Problem description: Supply the number of lines below containing "Sequential", nothing else.
————
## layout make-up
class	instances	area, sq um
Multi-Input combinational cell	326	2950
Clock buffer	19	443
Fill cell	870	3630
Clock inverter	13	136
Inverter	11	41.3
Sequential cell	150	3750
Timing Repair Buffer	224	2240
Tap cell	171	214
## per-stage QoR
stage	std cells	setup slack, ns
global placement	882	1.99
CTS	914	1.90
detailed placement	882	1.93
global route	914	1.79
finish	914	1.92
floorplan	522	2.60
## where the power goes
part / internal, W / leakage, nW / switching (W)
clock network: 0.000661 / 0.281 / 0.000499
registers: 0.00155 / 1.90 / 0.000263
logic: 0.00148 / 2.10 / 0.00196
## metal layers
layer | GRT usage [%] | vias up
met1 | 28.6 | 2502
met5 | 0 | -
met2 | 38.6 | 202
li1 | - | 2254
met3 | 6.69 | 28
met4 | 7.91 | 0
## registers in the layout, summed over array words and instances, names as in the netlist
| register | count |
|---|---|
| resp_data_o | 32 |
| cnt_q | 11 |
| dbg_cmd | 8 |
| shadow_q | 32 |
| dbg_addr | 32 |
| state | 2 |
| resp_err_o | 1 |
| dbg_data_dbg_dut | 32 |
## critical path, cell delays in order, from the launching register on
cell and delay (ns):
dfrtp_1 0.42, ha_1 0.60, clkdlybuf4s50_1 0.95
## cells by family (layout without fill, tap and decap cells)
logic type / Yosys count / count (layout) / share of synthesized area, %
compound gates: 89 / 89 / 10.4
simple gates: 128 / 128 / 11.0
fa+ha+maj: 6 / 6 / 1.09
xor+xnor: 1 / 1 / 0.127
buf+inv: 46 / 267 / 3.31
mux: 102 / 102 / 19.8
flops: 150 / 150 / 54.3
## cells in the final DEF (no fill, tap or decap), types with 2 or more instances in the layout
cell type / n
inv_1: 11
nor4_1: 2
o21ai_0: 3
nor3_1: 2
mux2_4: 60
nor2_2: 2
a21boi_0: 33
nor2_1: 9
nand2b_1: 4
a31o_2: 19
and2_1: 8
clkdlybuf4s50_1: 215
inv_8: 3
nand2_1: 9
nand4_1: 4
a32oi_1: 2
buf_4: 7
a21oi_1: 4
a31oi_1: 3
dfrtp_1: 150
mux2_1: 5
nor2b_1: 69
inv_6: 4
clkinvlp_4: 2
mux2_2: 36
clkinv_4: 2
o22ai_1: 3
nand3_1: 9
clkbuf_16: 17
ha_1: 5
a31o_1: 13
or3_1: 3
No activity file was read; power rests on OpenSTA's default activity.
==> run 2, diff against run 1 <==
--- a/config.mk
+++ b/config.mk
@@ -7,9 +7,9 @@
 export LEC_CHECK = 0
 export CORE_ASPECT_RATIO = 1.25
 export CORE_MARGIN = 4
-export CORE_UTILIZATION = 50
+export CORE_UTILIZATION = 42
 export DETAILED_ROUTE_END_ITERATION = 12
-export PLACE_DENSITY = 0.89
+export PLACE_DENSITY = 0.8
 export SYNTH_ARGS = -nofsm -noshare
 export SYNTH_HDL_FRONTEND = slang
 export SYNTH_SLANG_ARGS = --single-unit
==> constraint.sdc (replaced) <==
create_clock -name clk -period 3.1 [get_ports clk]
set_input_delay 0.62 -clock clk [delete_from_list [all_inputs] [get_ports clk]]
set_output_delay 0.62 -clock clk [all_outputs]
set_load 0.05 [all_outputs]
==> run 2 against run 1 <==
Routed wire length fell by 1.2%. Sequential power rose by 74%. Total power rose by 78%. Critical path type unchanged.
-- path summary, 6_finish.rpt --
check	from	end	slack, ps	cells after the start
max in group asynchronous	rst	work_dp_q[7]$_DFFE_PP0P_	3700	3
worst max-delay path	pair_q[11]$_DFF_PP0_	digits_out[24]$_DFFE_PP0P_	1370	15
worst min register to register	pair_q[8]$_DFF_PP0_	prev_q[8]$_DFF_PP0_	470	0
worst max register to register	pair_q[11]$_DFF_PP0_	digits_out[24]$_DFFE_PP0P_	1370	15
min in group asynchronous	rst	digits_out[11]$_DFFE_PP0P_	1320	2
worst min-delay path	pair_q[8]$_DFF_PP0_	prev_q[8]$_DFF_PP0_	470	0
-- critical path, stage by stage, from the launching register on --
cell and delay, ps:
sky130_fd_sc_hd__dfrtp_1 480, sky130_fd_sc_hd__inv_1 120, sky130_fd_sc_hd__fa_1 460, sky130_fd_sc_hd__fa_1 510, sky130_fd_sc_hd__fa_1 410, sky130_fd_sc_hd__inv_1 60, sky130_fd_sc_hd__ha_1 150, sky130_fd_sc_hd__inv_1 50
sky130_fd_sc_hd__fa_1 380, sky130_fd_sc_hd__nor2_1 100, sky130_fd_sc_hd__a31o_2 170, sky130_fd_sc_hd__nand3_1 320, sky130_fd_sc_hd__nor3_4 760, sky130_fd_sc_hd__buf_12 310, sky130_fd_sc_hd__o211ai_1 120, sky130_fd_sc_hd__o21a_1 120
==> config.mk <==
export PLATFORM = sky130hd
export DESIGN_NAME = alu_op_sequencer
export DESIGN_NICKNAME = d
export VERILOG_FILES = /design/src/rtl/alu_op_sequencer.sv
export SDC_FILE = /design/constraint.sdc
export NUM_CORES = 1
export LEC_CHECK = 0
export ABC_AREA = 1
export BUFFER_PORTS_ARGS = -buffer_cell sky130_fd_sc_hd__buf_4
export CAP_MARGIN = 20
export CORE_ASPECT_RATIO = 1.1
export CORE_MARGIN = 1
export CORE_UTILIZATION = 35
export DETAILED_ROUTE_END_ITERATION = 16
export PLACE_DENSITY = 0.63
export SLEW_MARGIN = 15
export SYNTH_ARGS = -nofsm -noshare
export SYNTH_HDL_FRONTEND = slang
export SYNTH_SLANG_ARGS = --single-unit
==> constraint.sdc <==
create_clock -name clk -period 3.74 [get_ports clk]
set_clock_uncertainty 0.2 [all_clocks]
set_input_delay 0.187 -clock clk [delete_from_list [all_inputs] [get_ports clk]]
set_output_delay 0.187 -clock clk [all_outputs]
set_load 0.03 [all_outputs]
————
Worked solution: 2